● **Task inputs**:
===== config.mk =====
export PLATFORM = sky130hd
export DESIGN_NAME = ftc_link_arb
export DESIGN_NICKNAME = d
export VERILOG_FILES = /design/src/rtl/ftc_link_arb.sv
export SDC_FILE = /design/constraint.sdc
export NUM_CORES = 1
export LEC_CHECK = 0
export ABC_AREA = 1
export BUFFER_PORTS_ARGS = -buffer_cell sky130_fd_sc_hd__buf_2
export CELL_PAD_IN_SITES_DETAIL_PLACEMENT = 0
export CELL_PAD_IN_SITES_GLOBAL_PLACEMENT = 1
export CORE_UTILIZATION = 30
export DETAILED_ROUTE_END_ITERATION = 6
export PLACE_DENSITY_LB_ADDON = 0.1
export SLEW_MARGIN = 0
export SYNTH_ARGS = -nofsm -noshare
export SYNTH_HDL_FRONTEND = slang
export SYNTH_SLANG_ARGS = --single-unit
export TNS_END_PERCENT = 30

===== constraint.sdc =====
create_clock -name clk -period 3.2 [get_ports clk]
set_input_delay 0.16 -clock clk [delete_from_list [all_inputs] [get_ports clk]]
set_output_delay 0.16 -clock clk [all_outputs]
set_load 0.02 [all_outputs]

===== src/rtl/ftc_link_arb.sv =====
// ftc_link_arb - round-robin arbiter/sequencer feeding one FTC-coded link.
//
// Picks one of NREQ requesters, forwards its DW-bit words as bursts of at most
// MAX_BURST beats, inserts GAP_CYCLES idle cycles between bursts and gates
// every beat on a credit held against the receive-side decoder buffer.
//
// Ports:
//   clk         rising-edge clock
//   rst         synchronous active-high reset
//   req_valid   per-requester word valid
//   req_data    requester i word at [i*DW +: DW]
//   req_last    current word ends the requester's packet
//   req_ready   one-hot or zero; word accepted when valid & ready
//   enc_data    registered word to the encoder
//   enc_valid   enc_data carries a new word this cycle (one cycle per word)
//   enc_src     index of the requester that sourced enc_data (holds)
//   credit_ret  one word drained from the receive buffer
//   credits     current credit count
//   busy        FSM not idle
//
// Build option: define FTC_IDLE_HOLD_EN to keep enc_data at the last
// transmitted word while enc_valid is low; otherwise it reads 0 when idle.

module ftc_link_arb #(
  parameter int unsigned NREQ       = 4,
  parameter int unsigned DW         = 32,
  parameter int unsigned MAX_BURST  = 4,
  parameter int unsigned GAP_CYCLES = 1,
  parameter int unsigned CREDITS    = 8
) (
  input  logic                 clk,
  input  logic                 rst,
  input  logic [NREQ-1:0]      req_valid,
  input  logic [NREQ*DW-1:0]   req_data,
  input  logic [NREQ-1:0]      req_last,
  output logic [NREQ-1:0]      req_ready,
  output logic [DW-1:0]        enc_data,
  output logic                 enc_valid,
  output logic [2:0]           enc_src,
  input  logic                 credit_ret,
  output logic [3:0]           credits,
  output logic                 busy
);

  localparam logic [3:0] CreditsMax = 4'(CREDITS);
  localparam logic [3:0] BurstMax   = 4'(MAX_BURST);
  localparam logic [3:0] NreqW      = 4'(NREQ);
  localparam logic [2:0] LastIdx    = 3'(NREQ - 1);
  localparam logic [2:0] GapLast    = (GAP_CYCLES == 0) ? 3'd0 : 3'(GAP_CYCLES - 1);
  localparam bit         HasGap     = (GAP_CYCLES != 0);

  typedef enum logic [1:0] {StIdle, StXfer, StGap} state_e;

  state_e        state_q, state_d;
  logic [2:0]    grant_q, grant_d;
  logic [2:0]    rr_q, rr_d;
  logic [3:0]    beat_q, beat_d;
  logic [2:0]    gap_q, gap_d;
  logic [3:0]    credits_q, credits_d;
  logic [DW-1:0] enc_data_q, enc_data_d;
  logic          enc_valid_q, enc_valid_d;
  logic [2:0]    enc_src_q, enc_src_d;

  // Zero-extended to 8 so a 3-bit index is always in range.
  logic [7:0]    valid_ext, last_ext;
  logic [DW-1:0] sel_data;
  logic [2:0]    pick;
  logic          pick_found;
  logic [3:0]    cand;
  logic          hs;
  logic          burst_end;
  logic          ret_ok;

  assign valid_ext = 8'(req_valid);
  assign last_ext  = 8'(req_last);

  // Word of the granted requester.
  always_comb begin
    sel_data = '0;
    for (int unsigned i = 0; i < NREQ; i++) begin
      if (grant_q == 3'(i)) sel_data = req_data[i*DW +: DW];
    end
  end

  // First valid requester searching upward from the rr pointer, with wrap.
  always_comb begin
    pick       = rr_q;
    pick_found = 1'b0;
    cand       = '0;
    for (int unsigned i = 0; i < NREQ; i++) begin
      cand = {1'b0, rr_q} + 4'(i);
      if (cand >= NreqW) cand = cand - NreqW;
      if (!pick_found && valid_ext[cand[2:0]]) begin
        pick       = cand[2:0];
        pick_found = 1'b1;
      end
    end
  end

  assign hs        = (state_q == StXfer) && (credits_q != 4'd0) && valid_ext[grant_q];
  assign burst_end = hs && (last_ext[grant_q] || ((beat_q + 4'd1) == BurstMax));
  // A return while already full is spurious: the buffer is empty.
  assign ret_ok    = credit_ret && (credits_q != CreditsMax);

  // State register.
  always_ff @(posedge clk) begin
    if (rst) begin
      state_q     <= StIdle;
      grant_q     <= '0;
      rr_q        <= '0;
      beat_q      <= '0;
      gap_q       <= '0;
      credits_q   <= CreditsMax;
      enc_data_q  <= '0;
      enc_valid_q <= 1'b0;
      enc_src_q   <= '0;
    end else begin
      state_q     <= state_d;
      grant_q     <= grant_d;
      rr_q        <= rr_d;
      beat_q      <= beat_d;
      gap_q       <= gap_d;
      credits_q   <= credits_d;
      enc_data_q  <= enc_data_d;
      enc_valid_q <= enc_valid_d;
      enc_src_q   <= enc_src_d;
    end
  end

  // Next-state logic.
  always_comb begin
    state_d = state_q;
    grant_d = grant_q;
    rr_d    = rr_q;
    beat_d  = beat_q;
    gap_d   = gap_q;
    case (state_q)
      StIdle: begin
        if (pick_found) begin
          grant_d = pick;
          beat_d  = '0;
          state_d = StXfer;
        end
      end
      StXfer: begin
        // Stalls on missing valid or zero credits simply hold the grant.
        if (hs) begin
          beat_d = beat_q + 4'd1;
          if (burst_end) begin
            rr_d    = (grant_q == LastIdx) ? 3'd0 : grant_q + 3'd1;
            beat_d  = '0;
            gap_d   = '0;
            state_d = HasGap ? StGap : StIdle;
          end
        end
      end
      StGap: begin
        if (gap_q == GapLast) begin
          state_d = StIdle;
        end else begin
          gap_d = gap_q + 3'd1;
        end
      end
      default: state_d = StIdle;
    endcase
  end

  // Datapath next-state: credits and the registered encoder word.
  always_comb begin
    credits_d   = credits_q - {3'b000, hs} + {3'b000, ret_ok};
    enc_valid_d = hs;
    enc_src_d   = hs ? grant_q : enc_src_q;
`ifdef FTC_IDLE_HOLD_EN
    enc_data_d  = hs ? sel_data : enc_data_q;
`else
    enc_data_d  = hs ? sel_data : '0;
`endif
  end

  // Outputs.
  always_comb begin
    req_ready = '0;
    for (int unsigned i = 0; i < NREQ; i++) begin
      req_ready[i] = (state_q == StXfer) && (grant_q == 3'(i)) && (credits_q != 4'd0);
    end
    busy      = (state_q != StIdle);
    credits   = credits_q;
    enc_data  = enc_data_q;
    enc_valid = enc_valid_q;
    enc_src   = enc_src_q;
  end

endmodule

==> flow_summary.yaml <==
cts:
  post_cts_buffers: 0
  tritoncts.num_buffers: 5
  root_buffer: "clkbuf_8"
  postCtsHoldBufs: 0
  htreeDepth: 2
  cts_tree: "built"
  cts.sinks: 55
  clk_latency_ps: 310
  cts_resized: 0
  clk_pin_slew_ps: 110
  cts_buffer_depth: 2
hold_path:
  hold_start: "req_data[105]"
  holdPathEnd: "enc_data[9]"
  hold_path_class: "primary input to flip-flop"
  min_path_cells: 3
global_routing:
  gr-usage-all-layers: 0.209
  grt_pass1_vias: 3737
  antenna_found_initial: 0
  grt-ovfl-total: 0
  grt_max_degree: 65
  grt_pass1_wl_um: 18700
placed_design:
  gp_congestion: 0.806
  dpl.hpwl_um: 8440
  portBuffers: 183
  place_area_mm2: 0.00427
  dp_cells: 761
layout:
  diodes: 0
  stdcell_count: 768
  layout_commonest_cell: "buf_2"
  fin_nets: 788
  fillerInstances: 1156
  layout-drive-gt1-share: 0.337
  area_growth_pct: 34.9
  finalInstanceArea_mm2: 0.00437
  layout_common_cells: "buf_2 (183), nand3_1 (115), nand2_1 (72)"
route:
  drc: 0
  wl_per_cell_um: 15.7
  drt_wl_total_um: 12000
  dr.pass1.iters: 4
  viasPerCell: 5.03
  ant_nets: 0
  routed-via-count: 3866
  drtIter0Drc: 281
floorplanning:
  rows: 37
  dieArea_mm2: 0.0112
  boundaryPins: 184
  floorplan.initialDensity: 0.311
  die_w_um: 106
  fp.dieH_um: 106
  coreArea_mm2: 0.0104
critical_path:
  worstSetupPathType: "flip-flop to flip-flop"
  path_cells: "inv_1 -> nor2_1 -> o21ai_1 -> a21oi_4 -> ha_1 -> inv_1 -> ha_1 -> a21o_1 -> a21oi_1 -> xor2_1 -> or2_2"
  critPathArrivalTime_ps: 2640
  r2r-end: "credits[3]"
  worstReg2RegStart: "grant_q[1]"
  critPathCaptureType: "flip-flop"
  cp_max_fo: 9
  cp.required_ps: 3410
  reg2reg_depth: 11
  crit_path_max_incr_delay_ps: 460
  reg2reg_slack_ps: 770
  critPathSlowestCell: "dfxtp_1"
  start_kind: "flip-flop"
  critPathLaunch: "grant_q[1]"
pwr:
  leakagePower_nw: 2.16
  powerDensity_mw_per_mm2: 883
  swShare: 0.485
  switchingPower_w: 0.00187
  p_int_w: 0.00199
  power.total_w: 0.00386
  pwr-share-seq: 0.248
  comb_power_share: 0.630
  power_frac_clock: 0.121
  ir_worst_vdd_uv: 363
sta:
  rsz0062_at_grt: "no"
  skew_ps: 10.8
  maxSlewViolCount: 0
  period_share: 0.758
  min_period_ps: 2430
  setup_tns_ps: 0
  relSlewSlack: 0.249
  setup_viol: 0
  max_freq_ghz: 0.412
  tightest_slew_ps: 1130
  finalHoldViolations: 0
yosys:
  netlist_area_mm2: 0.00324
  synth_edf_count: 0
  synth_area_per_cell_um2: 6.94
  ys_seq_area_frac: 0.340
  synth_nets: 623
  ys_types: 30
  netlist_top_cells_area: "dfxtp_1 (34%), nand3_1 (18%), nand2_1 (8.5%)"
  synthDominantCellAreaShare: 0.340
  yosysWarnings: 0
  synthCells: 467
  synth_ff_type: "dfxtp_1"
  synth_largest_area_cell: "dfxtp_1"
  async_flop_share: 0
  ys_ff_latch: 55
flow_run:
  cap_violations: 0
outcome:
  status: "completed"
cell usage after synthesis (all sizes together), types with 2 or more instances:
| library cell | n |
|---|---|
| clkbuf | 27 |
| xnor2 | 2 |
| ha | 16 |
| a21oi | 44 |
| nand4 | 4 |
| dfxtp | 55 |
| nand2 | 78 |
| buf | 4 |
| a211oi | 2 |
| o211ai | 30 |
| clkinv | 2 |
| nand3 | 115 |
| xor2 | 2 |
| inv | 32 |
| o21a | 4 |
| nor2 | 30 |
| o21ai | 13 |
| nor3 | 2 |
how the worst max path moves through the flow:
stage                       to
global route        credits[3]
global placement    credits[3]
CTS                 credits[3]
floorplan           credits[3]
finish              credits[3]
detailed placement  credits[3]
routing by layer:
metal	routed length (um)	share of wire	up-vias	track usage
li1	-	-	1943	-
met1	5340	0.44	1769	0.262
met2	5770	0.48	143	0.376
met3	768	0.064	11	0.0337
met4	157	0.013	0	0.0456
met5	0	0	-	0
power by group through the flow:
| stage | sequential, W | combinational [W] | clock, W |
|---|---|---|---|
| 3_3_place_gp | 0.000965 | 0.00244 | 0 |
| 4_1_cts | 0.000961 | 0.00245 | 0.000493 |
| 3_5_place_dp | 0.000976 | 0.00245 | 0 |
| 6_report | 0.000959 | 0.00243 | 0.000468 |
| 5_1_grt | 0.000982 | 0.00276 | 0.000516 |
| 2_1_floorplan | 0.00108 | 0.00165 | 0 |
logic make-up (layout without fill, tap and decap cells):
kind of cell / after synthesis / in the layout / synth area share
adder cells (fa/ha/maj): 17 / 17 / 0.0680
AO/OA/AOI/OAI: 96 / 96 / 0.183
XOR/XNOR: 4 / 4 / 0.0108
buffers and inverters: 65 / 230 / 0.0776
AND/OR/NAND/NOR: 230 / 230 / 0.321
flip-flops: 55 / 55 / 0.340
area by class of cell:
| cell class | count | area [um^2] | area share |
|---|---|---|---|
| clock buffer | 5 | 68.8 | 0.0157 |
| clock inverter | 2 | 37.5 | 0.00859 |
| inverter | 34 | 128 | 0.0292 |
| multi-input combinational | 347 | 1890 | 0.433 |
| sequential | 55 | 1100 | 0.252 |
| tap | 136 | 170 | 0.0389 |
| timing repair buffer | 189 | 973 | 0.223 |
sequential cells by signal (all words and copies together), names as in the netlist:
name	flops
beat_q	4
enc_data	32
rr_q	3
grant_q	3
gap_q	3
enc_src	3
state_q	2
credits	4
enc_valid	1
worst max-delay path, delay by kind of cell (launching register included):
kind | cells | cell delay (ps)
compound gates | 4 | 720
flops | 1 | 460
buf+inv | 2 | 210
fa+ha+maj | 2 | 460
simple gates | 2 | 400
xor+xnor | 1 | 80
through the flow:
stage | hold slack (ps) | util | setup slack [ps]
floorplan | 238 | - | 772
global placement | 414 | 0.409 | 784
CTS | 66.6 | 0.420 | 754
finish | 82.8 | 0.420 | 774
global route | 65.8 | 0.420 | 618
detailed placement | 418 | 0.409 | 762
No activity file was read; power rests on OpenSTA's default activity.
**src/rtl/fsk_tx_ctrl.sv**
```systemverilog
// fsk_tx_ctrl: frames bytes as start/8 data LSB-first/stop bits, times bit periods and drives FSK carriers
module fsk_tx_ctrl #(
  parameter int CLK_PER_BIT = 200,
  parameter int F0_HALF     = 8,
  parameter int F1_HALF     = 4
) (
  input  logic       clk,
  input  logic       rst,
  input  logic       enable,
  input  logic [7:0] tx_data,
  input  logic       tx_valid,
  output logic       tx_ready,
  output logic       bit_out,
  output logic       bit_clk,
  output logic       carrier_f0,
  output logic       carrier_f1,
  output logic       busy,
  output logic       frame_done
);
  localparam int BW = $clog2(CLK_PER_BIT);
  localparam int W0 = $clog2(F0_HALF + 1);
  localparam int W1 = $clog2(F1_HALF + 1);
  localparam logic [BW-1:0] LAST = BW'(CLK_PER_BIT - 1);
  localparam logic [BW-1:0] HALF = BW'(CLK_PER_BIT / 2);
  typedef enum logic [1:0] {IDLE, START, DATA, STOP} state_t;
  state_t state, state_n;
  logic [BW-1:0] bcnt, bcnt_n;
  logic [2:0] idx, idx_n;
  logic [7:0] shreg, shreg_n;
  logic [W0-1:0] c0;
  logic [W1-1:0] c1;
  logic end_bit, end0, end1;
  assign end_bit  = bcnt == LAST;
  assign end0     = c0 == W0'(F0_HALF - 1);
  assign end1     = c1 == W1'(F1_HALF - 1);
  assign tx_ready = rst && enable && state == IDLE;
  assign busy     = state != IDLE;
  assign bit_out  = state == START ? 1'b0 : state == DATA ? shreg[0] : 1'b1;
  // next-state, bit timer, bit index and shift register
  always_comb begin
    state_n = state;
    bcnt_n  = state == IDLE ? '0 : end_bit ? '0 : bcnt + 1'b1;
    idx_n   = idx;
    shreg_n = shreg;
    case (state)
      IDLE: if (tx_valid && tx_ready) begin
        shreg_n = tx_data;
        idx_n   = '0;
        state_n = START;
      end
      START: if (end_bit) begin
        idx_n   = '0;
        state_n = DATA;
      end
      DATA: if (end_bit) begin
        shreg_n = shreg >> 1;
        idx_n   = idx + 3'd1;
        state_n = idx == 3'd7 ? STOP : DATA;
      end
      STOP: state_n = end_bit ? IDLE : STOP;
      default: state_n = IDLE;
    endcase
  end
  // frame state, strobe outputs registered from next-state values so they align with bit_out
  always_ff @(posedge clk or negedge rst) begin
    if (!rst) begin
      state      <= IDLE;
      bcnt       <= '0;
      idx        <= '0;
      shreg      <= '0;
      bit_clk    <= 1'b0;
      frame_done <= 1'b0;
    end else begin
      state      <= state_n;
      bcnt       <= bcnt_n;
      idx        <= idx_n;
      shreg      <= shreg_n;
      bit_clk    <= state_n != IDLE && bcnt_n < HALF;
      frame_done <= state == STOP && end_bit;
    end
  end
  // free-running carrier dividers, independent of framing and enable
  always_ff @(posedge clk or negedge rst) begin
    if (!rst) begin
      c0         <= '0;
      c1         <= '0;
      carrier_f0 <= 1'b0;
      carrier_f1 <= 1'b0;
    end else begin
      c0         <= end0 ? '0 : c0 + 1'b1;
      c1         <= end1 ? '0 : c1 + 1'b1;
      carrier_f0 <= end0 ? ~carrier_f0 : carrier_f0;
      carrier_f1 <= end1 ? ~carrier_f1 : carrier_f1;
    end
  end
endmodule

```
**config.mk**
```make
export PLATFORM = sky130hd
export DESIGN_NAME = fsk_tx_ctrl
export DESIGN_NICKNAME = d
export VERILOG_FILES = /design/src/rtl/fsk_tx_ctrl.sv
export SDC_FILE = /design/constraint.sdc
export NUM_CORES = 1
export LEC_CHECK = 0
export CAP_MARGIN = 15
export CORE_UTILIZATION = 35
export CTS_CLUSTER_DIAMETER = 30
export DETAILED_ROUTE_END_ITERATION = 6
export PLACE_DENSITY = 0.62
export SYNTH_ARGS = -nofsm -noshare
export SYNTH_HDL_FRONTEND = slang
export SYNTH_SLANG_ARGS = --single-unit
```
**constraint.sdc**
```tcl
create_clock -name clk -period 4.7 [get_ports clk]
set_clock_uncertainty 0.1 [all_clocks]
set_input_delay 0.705 -clock clk [delete_from_list [all_inputs] [get_ports clk]]
set_output_delay 0.705 -clock clk [all_outputs]
set_load 0.005 [all_outputs]
```
==> qor.txt <==
status = finished, final reports clean
area of the multi-input gates = 759 um2
Fin. Hold Viols = 0
crit-path max FO = 34
Worst R2R Path Depth = 6
peak supply drop = 0.000172 V
Iteration-0 DRC Markers = 54
initial core utilization = 0.368
number of port buffers = 18
area grow syn2layout = 22.1%
Hold Buf Count CTS = 0
Die Height = 70.1 um
Routed WL = 2.87 mm
# DRC = 0
DRT antenna net count = 0
WP data arrival = 2.28 ns
Core ar. = 4410 um2
Worst-path clk slew = 0.06 ns
final setup margin = 1.62 ns
CP required = 3.89 ns
# rows = 24
initial antenna violation count = 0
GR Util met1 = 0.160
period utilisation layout = 0.656
unrepaired setup endpoints after global routing = false
gp weighted congestion = 0.786
Most Used Layer, Global Route = met2
Post-Synth XOR/XNOR Area = 0.0539
DRT Pass-1 Iters = 4
post-synthesis cell count = 152
top cell type's share of synthesized area = 0.493
number of global-route vias before repair = 1223
post_cts resized = 0
Compound-Gate Fraction of Synth Area = 0.130
Root Driver = clkbuf_8
Via density = 4.88
mux share of post-synthesis cell area = 0.0431
met2 GRT Util = 0.236
Distinct cells, synth = 36
register area share after synthesis = 0.493
I/O pin count = 19
normalized max-slew margin = 0.568
grt total ovfl = 0
Simple-Gate Fraction of Synth Area = 0.163
Worst Hold Path Cells = 1
share of cells above drive strength 1 = 0.108
M3 GR Usage = 0.0433
ys async rst share = 1.00
Post-Syn Area = 1630 um2
antenna cell count = 0
Synth area leader = dfrtp_1
Finished Core Util = 0.450
CTS tree = done
DR vias = 1112
clock sinks = 32
die width = 70.1 um
number of synthesized flops with an enable pin = 0
Fillers = 415
CTS Buf Count = 5
#FFs+latches synth = 32
crit path capture type = primary output
max_cap viols = 0
CTS Buffer Depth = 2
Final Power = 0.000575 W
maximum clock frequency = 324 MHz
Top FF cell, synth = dfrtp_1
Final min period = 3.08 ns
Total Nets Final = 197
fin. max-slew vios = 0
Crit Path Class = primary input to primary output
synthesized area per cell = 10.7 um2
P_leak = 0.884 nW
cell with the most instances after synthesis = dfrtp_1
Sum Neg Setup Slack = 0 ns
Tot GR Track Use = 0.139
PwrDens = 290 nW/um2
worst slack, placed = 1.59 ns
Sequential cell area = 801 um2
drt wl/cell = 12.6 um
largest family of logic cells by synthesized area = simple AND/OR/NAND/NOR gates
post-synthesis adder-cell area fraction = 0.0770
Synth top cells by count = dfrtp_1, nand2_1, inv_1
top post-synthesis cells by area = dfrtp_1, ha_1, mux2i_1, nand2_1, nand3_1
# setup viols final = 0
Post-CTS Setup Bufs = 0
Worst-Margin Slew = 0.648 ns
HPWL after detailed placement = 2.16 mm
Die Area = 4920 um2
Yosys warning count = 0
global-route wire length before repair = 5.34 mm
Syn Nets = 174
H-Tree Depth = 2
largest net degree at the start of global routing = 35
CP startpoint kind = primary input
R2R setup slack = 2.57 ns
Hold WC Path Type = flop to flop
Worst-Skew Late Latency = 0.28 ns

● **Exercise details**: The reply should consist solely of the lines above from the one that has "initial core utilization = 0.368" through the one that has "unrepaired setup endpoints", reproduced exactly.

● **Reply to the exercise**:
initial core utilization = 0.368
number of port buffers = 18
area grow syn2layout = 22.1%
Hold Buf Count CTS = 0
Die Height = 70.1 um
Routed WL = 2.87 mm
# DRC = 0
DRT antenna net count = 0
WP data arrival = 2.28 ns
Core ar. = 4410 um2
Worst-path clk slew = 0.06 ns
final setup margin = 1.62 ns
CP required = 3.89 ns
# rows = 24
initial antenna violation count = 0
GR Util met1 = 0.160
period utilisation layout = 0.656
unrepaired setup endpoints after global routing = false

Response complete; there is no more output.